НОВАЯ КНИГА знаменитого кинокритика и историка кино, сотрудника издательского дома «Коммерсантъ», удостоенного всех возможных и невозможных наград в области журналистики, посвящена культовым фильмам мирового кинематографа. Почти все эти фильмы не имели особого успеха в прокате, однако стали знаковыми, а их почитание зачастую можно сравнить лишь с религиозным культом. «Казанова» Федерико Феллини, «Малхолланд-драйв» Дэвида Линча, «Дневная красавица» Луиса Бунюэля, величайший фильм Альфреда Хичкока «Головокружение», «Американская ночь» Франсуа Трюффо, «Господин Аркадин» Орсона Уэлсса, великая «Космическая одиссея» Стэнли Кубрика и его «Широко закрытые глаза», «Седьмая печать» Ингмара Бергмана, «Бегущий по лезвию бритвы» Ридли Скотта, «Фотоувеличение» Микеланджело Антониони – эти и многие другие культовые фильмы читатель заново (а может быть, и впервые) откроет для себя на страницах этой книги.


Наслаждение ожиданием

Критическая статья на книгу Елены Генерозовой «Австралия».


В переплёте

Что происходит с современной русской литературой? Почему вокруг неё ведётся столько споров? И почему «лучшие российские писатели» оказываются порой малограмотными? Кому и за что вручают литературные премии?

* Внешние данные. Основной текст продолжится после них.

Source: an optimization exercise on an open RTL-to-GDS flow (aim: small area, a short achievable clock period and few clock cycles). Production flows keep margins and buffers that such runs may drop.
Only simulation tests tie the RTL to the original design; equivalence was not proved.

`constraint.sdc`:
```
create_clock -name core_clock -period 45.0 [get_ports {clk}]
set_input_delay 9.0000 -clock core_clock [delete_from_list [all_inputs] [get_ports {clk}]]
set_output_delay 9.0000 -clock core_clock [all_outputs]
set_load 0.01 [all_outputs]
```
`run.sh`:
```
#!/bin/bash
# synth_recipe.tcl (not shown) runs the flow's synth.tcl, then flattens the netlist and writes it again
# the make line also repeats each setting of config.mk as NAME=value (left out here)
make -C /OpenROAD-flow-scripts/flow DESIGN_CONFIG=/design/flow/config.mk WORK_HOME=/design/flow/orfs CLKGATE_MAP_FILE= SYNTH_SCRIPT=/design/flow/synth_recipe.tcl finish
```
`config.mk`:
```
export PLATFORM = sky130hd
export DESIGN_NAME = sgm_path_scheduler
export DESIGN_NICKNAME = sgm_path_scheduler
export VERILOG_FILES = /design/flow/design.v
export SDC_FILE = /design/flow/constraint.sdc
export NUM_CORES = 4
export LEC_CHECK = 0
export CAP_MARGIN = 20
export CORE_MARGIN = 2
export CORE_UTILIZATION = 40
export SLEW_MARGIN = 20
```
`design.v`:
```
module sgm_path_scheduler #(
    parameter int MAX_DISP   = 16,
    parameter int P1_PENALTY = 8,
    parameter int P2_PENALTY = 128,
    parameter int IMG_WIDTH  = 640,
    parameter int IMG_HEIGHT = 480
) (
    input  logic                   clk,
    input  logic                   rst_n,
    input  logic                   start,
    output logic                   busy,
    output logic                   frame_done,
    input  logic                   in_valid,
    output logic                   in_ready,
    input  logic [MAX_DISP*16-1:0] in_cost_flat,
    output logic                   out_valid,
    input  logic                   out_ready,
    output logic [MAX_DISP*16-1:0] out_cost_flat,
    output logic [15:0]            out_min_cost,
    output logic                   out_last_in_row,
    output logic                   out_last_in_frame
);
    localparam int N     = MAX_DISP;
    localparam int COL_W = $clog2(IMG_WIDTH);
    localparam int ROW_W = $clog2(IMG_HEIGHT);
    logic               busy_q, flush_q, done_q, ov_q;
    logic [COL_W-1:0]   col_q;
    logic [ROW_W-1:0]   row_q;
    logic [N-1:0][15:0] l_q, l_d;
    logic run, accept, col0, lastc, lastr;
    assign run      = busy_q & ~flush_q;
    assign in_ready = run & (~ov_q | out_ready);
    assign accept   = in_valid & in_ready;
    assign col0     = (col_q == '0);
    assign lastc    = (col_q == COL_W'(IMG_WIDTH - 1));
    assign lastr    = (row_q == ROW_W'(IMG_HEIGHT - 1));
    logic [15:0] t1 [8];
    logic [15:0] t2 [4];
    logic [15:0] t3 [2];
    logic [15:0] mp;
    for (genvar i = 0; i < 8; i++) begin : g_t1
        assign t1[i] = (l_q[2*i+1] < l_q[2*i]) ? l_q[2*i+1] : l_q[2*i];
    end
    for (genvar i = 0; i < 4; i++) begin : g_t2
        assign t2[i] = (t1[2*i+1] < t1[2*i]) ? t1[2*i+1] : t1[2*i];
    end
    for (genvar i = 0; i < 2; i++) begin : g_t3
        assign t3[i] = (t2[2*i+1] < t2[2*i]) ? t2[2*i+1] : t2[2*i];
    end
    assign mp = (t3[1] < t3[0]) ? t3[1] : t3[0];
    logic [16:0] far17;
    logic        wf;
    logic [15:0] negmp;
    assign far17 = {1'b0, mp} + 17'd128;
    assign wf    = far17[16];
    assign negmp = 16'd0 - mp;
    logic [N-1:0]      w, z, gs, gn;
    logic [N-1:0][6:0] dif;
    logic [N-1:0][7:0] cs, cn;
    for (genvar d = 0; d < N; d++) begin : g_c
        logic ge;
        assign ge     = ~wf & (l_q[d] >= far17[15:0]);
        assign dif[d] = l_q[d][6:0] - mp[6:0];
        assign w[d]   = &l_q[d][15:3];
        assign z[d]   = ~|l_q[d][15:3];
        assign gs[d]  = ge | wf;
        assign gn[d]  = ge | (wf & ~w[d]);
        assign cs[d]  = {gs[d], dif[d] & {7{~gs[d]}}};
        assign cn[d]  = {gn[d], dif[d] & {7{~gn[d]}}};
    end
    for (genvar d = 0; d < N; d++) begin : g_lane
        logic [7:0]  lo8, hi8, m_a, nm;
        logic        wl, wh, same_wins, wide;
        logic [2:0]  vmin;
        logic [15:0] x;
        logic [2:0]  y;
        if (d > 0) begin : g_lo
            assign lo8 = cn[d-1] + 8'd8;
            assign wl  = ~wf & w[d-1];
        end else begin : g_lo0
            assign lo8 = 8'hFF;
            assign wl  = 1'b0;
        end
        if (d < N-1) begin : g_hi
            assign hi8 = cn[d+1] + 8'd8;
            assign wh  = ~wf & w[d+1];
        end else begin : g_hiN
            assign hi8 = 8'hFF;
            assign wh  = 1'b0;
        end
        assign m_a = (hi8 < lo8) ? hi8 : lo8;
        assign nm  = (m_a < cs[d]) ? m_a : cs[d];
        if (d > 0 && d < N-1) begin : g_vm
            logic [2:0] vl, vh;
            assign vl   = l_q[d-1][2:0];
            assign vh   = l_q[d+1][2:0];
            assign vmin = (wl & (~wh | (vl < vh))) ? vl : vh;
        end else if (d == 0) begin : g_vm0
            assign vmin = l_q[d+1][2:0];
        end else begin : g_vmN
            assign vmin = l_q[d-1][2:0];
        end
        assign same_wins = z[d] & (l_q[d][2:0] < vmin);
        assign wide      = (wl | wh) & ~same_wins & ~col0;
        assign x = wide ? negmp : {8'd0, nm & {8{~col0}}};
        assign y = wide ? vmin : 3'd0;
        assign l_d[d] = in_cost_flat[d*16 +: 16] + x + {13'd0, y};
    end
    always_ff @(posedge clk or negedge rst_n) begin
        if (!rst_n) begin
            busy_q  <= 1'b0;
            flush_q <= 1'b0;
            done_q  <= 1'b0;
            ov_q    <= 1'b0;
            col_q   <= '0;
            row_q   <= '0;
        end else begin
            done_q <= 1'b0;
            if (!busy_q && !done_q && start) busy_q <= 1'b1;
            if (flush_q && out_ready) begin
                busy_q  <= 1'b0;
                flush_q <= 1'b0;
                done_q  <= 1'b1;
            end
            if (accept) begin
                ov_q <= 1'b1;
                if (lastc) begin
                    col_q <= '0;
                    if (lastr) begin
                        row_q   <= '0;
                        flush_q <= 1'b1;
                    end else begin
                        row_q <= row_q + 1'b1;
                    end
                end else begin
                    col_q <= col_q + 1'b1;
                end
            end else if (out_ready) begin
                ov_q <= 1'b0;
            end
        end
    end
    always_ff @(posedge clk) begin
        if (accept) l_q <= l_d;
    end
    assign busy              = busy_q;
    assign frame_done        = done_q;
    assign out_valid         = ov_q;
    assign out_cost_flat     = l_q;
    assign out_min_cost      = mp;
    assign out_last_in_row   = col0;
    assign out_last_in_frame = flush_q;
endmodule
```
==> notes.md <==
[flip-flops by register name (all words and copies together) (netlist names)]
signal and flops:
l_q 256, ov_q 1, row_q 9, flush_q 1, busy_q 1, col_q 10, done_q 1
[cells in the final DEF (no fill, tap or decap), drive strengths merged, types with 53 or more instances in the layout]
cell           instances
fa                    80
nand4                121
nor4                  72
o211ai                74
o21ai                361
buf                  137
mux2                  59
o221ai                62
nand2                390
nor2b                 73
xor2                 135
mux2i                172
nand3                156
o21a                  59
inv                  678
o21bai                57
or2                   53
xnor2                258
and2                  53
a21o                 145
edfxtp               256
a21oi                494
nor2                 471
nand2b               103
nor3                  82
clkdlybuf4s50        537
ha                  1105
[kinds of logic after synthesis]
kind of cell,synth area share
xor gates and xnor gates,0.0665
and+or+nand+nor,0.160
AOI/OAI and AO/OA,0.211
DFF,0.159
buffers and inverters,0.0604
muxes,0.0459
adders and majority gates,0.297
[routing by layer]
layer,vias to the layer above,global-route usage,wire length [um]
li1,24300,-,-
met1,25300,0.462,101000
met2,2593,0.521,99500
met3,496,0.0772,23700
met4,0,0.143,11200
met5,-,0,0
[worst max-delay path, delay by kind of cell (launching register included)]
kind / cells / cell delay [ns]
buffers and inverters: 13 / 2.55
XOR/XNOR: 3 / 0.41
adder cells (fa/ha/maj): 11 / 3.53
multiplexers: 3 / 1.02
AND/OR/NAND/NOR: 13 / 3.66
flip-flops: 1 / 0.83
AO/OA/AOI/OAI: 50 / 12.94
[through the flow]
step / utilization / hold slack [ns] / instances
floorplan: - / 0.451 / 6299
global placement: 0.467 / 0.472 / 8565
detailed placement: 0.467 / 0.483 / 8565
CTS: 0.478 / 0.495 / 8635
global route: 0.478 / 0.519 / 8639
finish: 0.478 / 0.492 / 8645
[final timing paths]
path | from | end | slack, ns
worst min register to register | row_q[2]$_DFFE_PN0P_ | row_q[2]$_DFFE_PN0P_ | 0.49
worst min-delay path | row_q[2]$_DFFE_PN0P_ | row_q[2]$_DFFE_PN0P_ | 0.49
min in group asynchronous | rst_n | col_q[8]$_DFFE_PN0P_ | 8.35
worst max-delay path | l_q[129]$_DFFE_PP_ | l_q[159]$_DFFE_PP_ | 19.71
worst max register to register | l_q[129]$_DFFE_PP_ | l_q[159]$_DFFE_PP_ | 19.71
max in group asynchronous | rst_n | busy_q$_DFFE_PN0P_ | 36.30
[area by class of cell]
type                    count  area (um^2)  area share
diodes                      9         22.5    0.000364
clock buffers              44         1040      0.0168
clock inverters            26          335     0.00542
inverters                 681         2560      0.0413
multi-input cells        5190        41000       0.664
flip-flops and latches    279         8260       0.134
well taps                1742         2180      0.0353
repair buffers            674         6400       0.104
==> metrics.csv <==
metric,value,unit
average cell area after synthesis,8.27,um^2
"count leader, synth",ha_1,
Initial Util,0.403,
Setup WS pre-CTS,20.22,ns
Via Count,52700,
vias in the first global route,50000,
number of setup buffers added after CTS,0,
RSZ-0062 raised after global routing,no,
1st-pass router iterations,6,
port buffer count,538,
Mapped Cells,6299,
post-synthesis cell type count,109,
DRT antenna net count,0,
clk_skew,0.0192,ns
largest net degree at the start of global routing,69,
die area,0.133,mm^2
Post-synth ARST share,0.0824,
1st-iter DRT viols,5332,
Sum Neg Setup Slack,0,ns
worst min-delay path class,reg2reg,
YS warnings,4,
worst path arrival time,25.63,ns
Skew-Pair Late Insertion Delay,0.61,ns
drt drc,0,
Final Cell Area,0.0618,mm^2
first-pass GRT wire length,335,mm
vias per cell,6.09,
startpoint types,flop,
Synth area leader,ha_1,
Cell Rows,132,
Placer Congestion,1.04,
Post-synth EDFFs,256,
Hold Path Cell Cnt,1,
Yosys reg bits,279,
Syn-to-layout area delta,18.7,%
Resized cells post-CTS,0,
Max H-tree Level,2,
final hold violation count,0,
Final Cycle Share,0.562,
clock-pin slew on the worst setup and hold paths,0.05,ns
aggregate global routing overflow,0,
Max Slew Vio Count,0,
Critical Path RT,45.34,ns
CTS Buf Count,38,
crit-path most repeated cell,a21oi_1,
"top cells by count, synth","ha_1 (1,105), inv_1 (675), a21oi_1 (492)",
critical path class,reg2reg,
synth top area cells,"ha_1 (27%), edfxtp_1 (15%), inv_1 (4.9%), a21oi_1 (4.7%), xnor2_1 (4.3%)",
clk sinks,279,
final setup vio count,0,
sequential share of the synthesized area,0.159,
# fillers,12600,
Slew @ Worst Pin,1.11,ns
# hold bufs at CTS,0,
CP Max Fanout,28,
Post-Syn Nets,7745,
reg2reg path depth,93,
max frequency,39.5,MHz
CTS tree,built,
fin crit period,25.29,ns
Die X,365,um
total of max-cap violations,0,
Setup crit end kind,flop,
DP HPWL,185,mm
die height,365,um
Top Ports,539,
final net count,8310,
Root Buffer,clkbuf_16,
Max Root-Sink Buffers,3,
share of post-route cells with drive strength above 1,0.0564,
setup ws final,19.71,ns
headroom to the max-slew limit,0.257,
CORE AREA,0.129,mm^2
antenna violations before repair,7,
status,"complete, no violations",
Tot GR Track Use,0.342,
crit path max-delay cell type,edfxtp_1,
Post-DP Area,0.0604,mm^2
Synth Flop Type,edfxtp_1,
Synth Cell Area,0.0521,mm^2
Routed WL,235,mm
share of the synthesized area in the top cell type,0.265,
wire per inst,27.2,um
max incr delay on CP,0.83,ns
Testbench counts, summed over its fixed seeds: cycles 1,228,808.

[separate check: timing with driven ports]
How much do the figures lean on ideal ports? The routed layout below was timed once more, with nothing changed but the port constraints.
Step 1: set_driving_cell puts a clkbuf_16 on clk and a buf_2 on each other input, an assumption about the parent block.
Step 2 moves the port delays by t, midway between the first and last clock arrival at a register: inputs arrive t later, outputs are due t later. That takes back most of the time a late clock gives input paths.
a / b / c = ideal / step 1 / step 2; a / b = the first two.
t (ns): 0.682
slack for setup (ns): 19.713 / 19.713 / 19.713
hold WS [ns]: 0.492 / 0.492 / 0.492
worst data-port slew with drivers (ns): 0.12
After both steps this run still meets setup and hold. For this run, drivers alone change the setup slack by 0.000 ns; drivers and shift together by 0.000 ns.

Почему современная литература всё чаще напоминает шоу-бизнес и почему невозможна государственная поддержка писателей, как это было в СССР? Книга отвечает на множество злободневных вопросов и приоткрывает завесу над современным литературным процессом.Во второй главе представлены авторские заметки о великих русских писателях.


Фантастика, оптимистические трагедии, и герой - рохля

В книге рассказывается история главного героя, который сталкивается с различными проблемами и препятствиями на протяжении всего своего путешествия. По пути он встречает множество второстепенных персонажей, которые играют важные роли в истории. Благодаря опыту главного героя книга исследует такие темы, как любовь, потеря, надежда и стойкость. По мере того, как главный герой преодолевает свои трудности, он усваивает ценные уроки жизни и растет как личность.

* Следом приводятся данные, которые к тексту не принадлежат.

Source: an optimization exercise on an open RTL-to-GDS flow (aim: small area and few clock cycles per item). Production flows keep margins and buffers that such runs may drop.
In this exercise RTL edits were held to simulation tests only and were not proved equivalent to the original.

<file path="config.mk">
export PLATFORM = sky130hd
export DESIGN_NAME = cam_frame_analyzer
export DESIGN_NICKNAME = cam_frame_analyzer
export VERILOG_FILES = /design/flow/design.v
export SDC_FILE = /design/flow/constraint.sdc
export NUM_CORES = 4
export LEC_CHECK = 0
export CAP_MARGIN = 20
export CORE_MARGIN = 2
export CORE_UTILIZATION = 40
export SLEW_MARGIN = 20
</file>
<file path="constraint.sdc">
create_clock -name core_clock -period 12.0 [get_ports {clk}]
set_input_delay 2.4000 -clock core_clock [delete_from_list [all_inputs] [get_ports {clk}]]
set_output_delay 2.4000 -clock core_clock [all_outputs]
set_load 0.01 [all_outputs]
</file>
<file path="design.v">
package cam_analyzer_pkg;
    typedef enum logic [1:0] {
        COL_NONE  = 2'd0,
        COL_RED   = 2'd1,
        COL_GREEN = 2'd2,
        COL_BLUE  = 2'd3
    } color_e;
    typedef enum logic [1:0] {
        FIG_NONE = 2'd0,
        FIG_TRI  = 2'd1,
        FIG_CIRC = 2'd2,
        FIG_SQR  = 2'd3
    } figure_e;
    typedef enum logic [2:0] {
        ST_IDLE   = 3'd0,
        ST_SCAN   = 3'd1,
        ST_DRAIN  = 3'd2,
        ST_AREA   = 3'd3,
        ST_DECIDE = 3'd4,
        ST_DONE   = 3'd5
    } state_e;
    localparam int unsigned FILL_DEN_SHIFT = 3;
    localparam int unsigned FILL_SQR_NUM   = 7;
    localparam int unsigned FILL_CIRC_NUM  = 5;
endpackage
module pixel_classifier
#(
    parameter int CH_BITS = 4,
    parameter int DW      = 12,
    parameter int MARGIN  = 3
) (
    input  logic          clk,
    input  logic          rst,
    input  logic [DW-1:0] pix,
    input  logic          valid,
    output logic [1:0]    cls,
    output logic          cls_valid
);
    localparam logic [CH_BITS:0] MARGIN_E = (CH_BITS+1)'(MARGIN);
    logic [CH_BITS:0] r_s, g_s, b_s;
    logic [CH_BITS:0] r_m_s, g_m_s, b_m_s;
    cam_analyzer_pkg::color_e           cls_s;
    assign r_s   = {1'b0, pix[3*CH_BITS-1 -: CH_BITS]};
    assign g_s   = {1'b0, pix[2*CH_BITS-1 -: CH_BITS]};
    assign b_s   = {1'b0, pix[CH_BITS-1:0]};
    assign r_m_s = r_s + MARGIN_E;
    assign g_m_s = g_s + MARGIN_E;
    assign b_m_s = b_s + MARGIN_E;
    always_comb begin
        cls_s = cam_analyzer_pkg::COL_NONE;
        if (r_s > g_m_s && r_s > b_m_s) begin
            cls_s = cam_analyzer_pkg::COL_RED;
        end else if (g_s > r_m_s && g_s > b_m_s) begin
            cls_s = cam_analyzer_pkg::COL_GREEN;
        end else if (b_s > r_m_s && b_s > g_m_s) begin
            cls_s = cam_analyzer_pkg::COL_BLUE;
        end else begin
            cls_s = cam_analyzer_pkg::COL_NONE;
        end
    end
    always_ff @(posedge clk or negedge rst) begin
        if (!rst) begin
            cls       <= 2'd0;
            cls_valid <= 1'b0;
        end else begin
            cls       <= cls_s;
            cls_valid <= valid;
        end
    end
endmodule
module cam_frame_analyzer
#(
    parameter int FRAME_W = 160,
    parameter int FRAME_H = 120,
    parameter int AW      = 15,
    parameter int CH_BITS = 4,
    parameter int DW      = 12,
    parameter int MARGIN  = 3,
    parameter int MIN_PIX = 64
) (
    input  logic          clk,
    input  logic          rst,
    input  logic          init,
    output logic [AW-1:0] mem_addr,
    input  logic [DW-1:0] mem_data,
    output logic          busy,
    output logic          done,
    output logic [1:0]    color,
    output logic [1:0]    figure,
    output logic [AW-1:0] pix_count
);
    localparam int              CW      = 2*AW + 3;
    localparam logic [AW-1:0]   ZERO_A  = {AW{1'b0}};
    localparam logic [AW-1:0]   ONE_A   = {{(AW-1){1'b0}}, 1'b1};
    localparam logic [AW-1:0]   CNT_MAX = {AW{1'b1}};
    localparam logic [AW-1:0]   FW_A    = AW'(FRAME_W);
    localparam logic [AW-1:0]   XMAX_A  = AW'(FRAME_W - 1);
    localparam logic [AW-1:0]   YMAX_A  = AW'(FRAME_H - 1);
    localparam logic [AW-1:0]   MIN_A   = AW'(MIN_PIX);
    localparam logic [CW-1:0]   SQR_K   = CW'(cam_analyzer_pkg::FILL_SQR_NUM);
    localparam logic [CW-1:0]   CIRC_K  = CW'(cam_analyzer_pkg::FILL_CIRC_NUM);
    cam_analyzer_pkg::state_e          state_r;
    logic            accept_s;
    logic            scan_last_s;
    logic [AW-1:0]   x_r, y_r, nx_s, ny_s;
    logic [AW-1:0]   x1_r, y1_r, x2_r, y2_r;
    logic            v1_r;
    logic [1:0]      cls_s;
    logic            cls_valid_s;
    logic [AW-1:0]   cnt_red_r, cnt_green_r, cnt_blue_r;
    logic [AW-1:0]   xmin_r, xmax_r, ymin_r, ymax_r;
    cam_analyzer_pkg::color_e          dom_col_s, dom_col_r;
    logic [AW-1:0]   dom_cnt_s, dom_cnt_r;
    logic [AW-1:0]   dx_s, dy_s;
    logic [2*AW-1:0] area_s, area_r;
    logic [CW-1:0]   fill_lhs_s, sqr_rhs_s, circ_rhs_s;
    cam_analyzer_pkg::figure_e         fig_s;
    logic [AW-1:0]   win_x0_s, win_x1_s, win_y0_s, win_y1_s;
    logic [AW-1:0]   start_x_s, start_y_s;
    logic            win_empty_s;
    assign start_x_s   = ZERO_A;
    assign start_y_s   = ZERO_A;
    assign win_empty_s = 1'b0;
    assign win_x0_s    = ZERO_A;
    assign win_x1_s    = XMAX_A;
    assign win_y0_s    = ZERO_A;
    assign win_y1_s    = YMAX_A;
    assign accept_s    = init && (state_r == cam_analyzer_pkg::ST_IDLE || state_r == cam_analyzer_pkg::ST_DONE);
    assign scan_last_s = (x_r == win_x1_s) && (y_r == win_y1_s);
    always_comb begin
        nx_s = x_r;
        ny_s = y_r;
        if (x_r == win_x1_s) begin
            nx_s = win_x0_s;
            ny_s = y_r + ONE_A;
        end else begin
            nx_s = x_r + ONE_A;
            ny_s = y_r;
        end
    end
    always_ff @(posedge clk or negedge rst) begin
        if (!rst) begin
            v1_r <= 1'b0;
            x1_r <= ZERO_A;
            y1_r <= ZERO_A;
            x2_r <= ZERO_A;
            y2_r <= ZERO_A;
        end else begin
            v1_r <= (state_r == cam_analyzer_pkg::ST_SCAN);
            x1_r <= x_r;
            y1_r <= y_r;
            x2_r <= x1_r;
            y2_r <= y1_r;
        end
    end
    pixel_classifier #(
        .CH_BITS (CH_BITS),
        .DW      (DW),
        .MARGIN  (MARGIN)
    ) u_classifier (
        .clk       (clk),
        .rst       (rst),
        .pix       (mem_data),
        .valid     (v1_r),
        .cls       (cls_s),
        .cls_valid (cls_valid_s)
    );
    always_ff @(posedge clk or negedge rst) begin
        if (!rst) begin
            cnt_red_r   <= ZERO_A;
            cnt_green_r <= ZERO_A;
            cnt_blue_r  <= ZERO_A;
            xmin_r      <= XMAX_A;
            ymin_r      <= YMAX_A;
            xmax_r      <= ZERO_A;
            ymax_r      <= ZERO_A;
        end else if (accept_s) begin
            cnt_red_r   <= ZERO_A;
            cnt_green_r <= ZERO_A;
            cnt_blue_r  <= ZERO_A;
            xmin_r      <= XMAX_A;
            ymin_r      <= YMAX_A;
            xmax_r      <= ZERO_A;
            ymax_r      <= ZERO_A;
        end else if (cls_valid_s && cls_s != cam_analyzer_pkg::COL_NONE) begin
            case (cls_s)
                cam_analyzer_pkg::COL_RED:   cnt_red_r   <= (cnt_red_r   == CNT_MAX) ? cnt_red_r   : cnt_red_r   + ONE_A;
                cam_analyzer_pkg::COL_GREEN: cnt_green_r <= (cnt_green_r == CNT_MAX) ? cnt_green_r : cnt_green_r + ONE_A;
                cam_analyzer_pkg::COL_BLUE:  cnt_blue_r  <= (cnt_blue_r  == CNT_MAX) ? cnt_blue_r  : cnt_blue_r  + ONE_A;
                default:   cnt_red_r   <= cnt_red_r;
            endcase
            if (x2_r < xmin_r) xmin_r <= x2_r;
            if (x2_r > xmax_r) xmax_r <= x2_r;
            if (y2_r < ymin_r) ymin_r <= y2_r;
            if (y2_r > ymax_r) ymax_r <= y2_r;
        end
    end
    always_comb begin
        dom_col_s = cam_analyzer_pkg::COL_RED;
        dom_cnt_s = cnt_red_r;
        if (cnt_red_r >= cnt_green_r && cnt_red_r >= cnt_blue_r) begin
            dom_col_s = cam_analyzer_pkg::COL_RED;
            dom_cnt_s = cnt_red_r;
        end else if (cnt_green_r >= cnt_blue_r) begin
            dom_col_s = cam_analyzer_pkg::COL_GREEN;
            dom_cnt_s = cnt_green_r;
        end else begin
            dom_col_s = cam_analyzer_pkg::COL_BLUE;
            dom_cnt_s = cnt_blue_r;
        end
        dx_s   = xmax_r - xmin_r + ONE_A;
        dy_s   = ymax_r - ymin_r + ONE_A;
        area_s = {{AW{1'b0}}, dx_s} * {{AW{1'b0}}, dy_s};
    end
    always_comb begin
        fill_lhs_s = CW'(dom_cnt_r) << cam_analyzer_pkg::FILL_DEN_SHIFT;
        sqr_rhs_s  = CW'(area_r) * SQR_K;
        circ_rhs_s = CW'(area_r) * CIRC_K;
        fig_s      = cam_analyzer_pkg::FIG_TRI;
        if (fill_lhs_s >= sqr_rhs_s) begin
            fig_s = cam_analyzer_pkg::FIG_SQR;
        end else if (fill_lhs_s >= circ_rhs_s) begin
            fig_s = cam_analyzer_pkg::FIG_CIRC;
        end else begin
            fig_s = cam_analyzer_pkg::FIG_TRI;
        end
    end
    always_ff @(posedge clk or negedge rst) begin
        if (!rst) begin
            state_r   <= cam_analyzer_pkg::ST_IDLE;
            x_r       <= ZERO_A;
            y_r       <= ZERO_A;
            mem_addr  <= ZERO_A;
            busy      <= 1'b0;
            done      <= 1'b0;
            color     <= 2'd0;
            figure    <= 2'd0;
            pix_count <= ZERO_A;
            dom_col_r <= cam_analyzer_pkg::COL_NONE;
            dom_cnt_r <= ZERO_A;
            area_r    <= {(2*AW){1'b0}};
        end else begin
            case (state_r)
                cam_analyzer_pkg::ST_IDLE, cam_analyzer_pkg::ST_DONE: begin
                    if (accept_s) begin
                        busy      <= 1'b1;
                        done      <= 1'b0;
                        dom_cnt_r <= ZERO_A;
                        x_r       <= start_x_s;
                        y_r       <= start_y_s;
                        if (win_empty_s) begin
                            state_r <= cam_analyzer_pkg::ST_DECIDE;
                        end else begin
                            mem_addr <= start_y_s * FW_A + start_x_s;
                            state_r  <= cam_analyzer_pkg::ST_SCAN;
                        end
                    end
                end
                cam_analyzer_pkg::ST_SCAN: begin
                    if (scan_last_s) begin
                        mem_addr <= ZERO_A;
                        state_r  <= cam_analyzer_pkg::ST_DRAIN;
                    end else begin
                        x_r      <= nx_s;
                        y_r      <= ny_s;
                        mem_addr <= ny_s * FW_A + nx_s;
                    end
                end
                cam_analyzer_pkg::ST_DRAIN: begin
                    if (!v1_r) state_r <= cam_analyzer_pkg::ST_AREA;
                end
                cam_analyzer_pkg::ST_AREA: begin
                    dom_col_r <= dom_col_s;
                    dom_cnt_r <= dom_cnt_s;
                    area_r    <= area_s;
                    state_r   <= cam_analyzer_pkg::ST_DECIDE;
                end
                cam_analyzer_pkg::ST_DECIDE: begin
                    pix_count <= dom_cnt_r;
                    if (dom_cnt_r < MIN_A) begin
                        color  <= cam_analyzer_pkg::COL_NONE;
                        figure <= cam_analyzer_pkg::FIG_NONE;
                    end else begin
                        color  <= dom_col_r;
                        figure <= fig_s;
                    end
                    busy    <= 1'b0;
                    done    <= 1'b1;
                    state_r <= cam_analyzer_pkg::ST_DONE;
                end
                default: begin
                    state_r  <= cam_analyzer_pkg::ST_IDLE;
                    mem_addr <= ZERO_A;
                    busy     <= 1'b0;
                end
            endcase
        end
    end
endmodule
</file>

О фантастике Стругацких - мысли и разочарования

В книге рассказывается история главного героя, который сталкивается с различными проблемами и препятствиями на протяжении всего своего путешествия. По пути он встречает множество второстепенных персонажей, которые играют важные роли в истории. Благодаря опыту главного героя книга исследует такие темы, как любовь, потеря, надежда и стойкость. По мере того, как главный герой преодолевает свои трудности, он усваивает ценные уроки жизни и растет как личность.


Кинопробы космической экспансии

Предлагаем читателям первый обзор из серии «Кинопробы космической экспансии», посвященной истории «освоения» кинофантастикой Солнечной системы. Известный популяризатор истории космонавтики и писатель-фантаст Антон Первушин в трех статьях расскажет о взглядах кинематографистов на грядущее покорение Луны, Марса и Венеры. В первом обзоре автор поглядывает на естественный спутник Земли. О соседних планетах — читайте в ближайших номерах журнала. Из журнала «Если», 2006, №№ 7, 8, 10; 2007, № 5.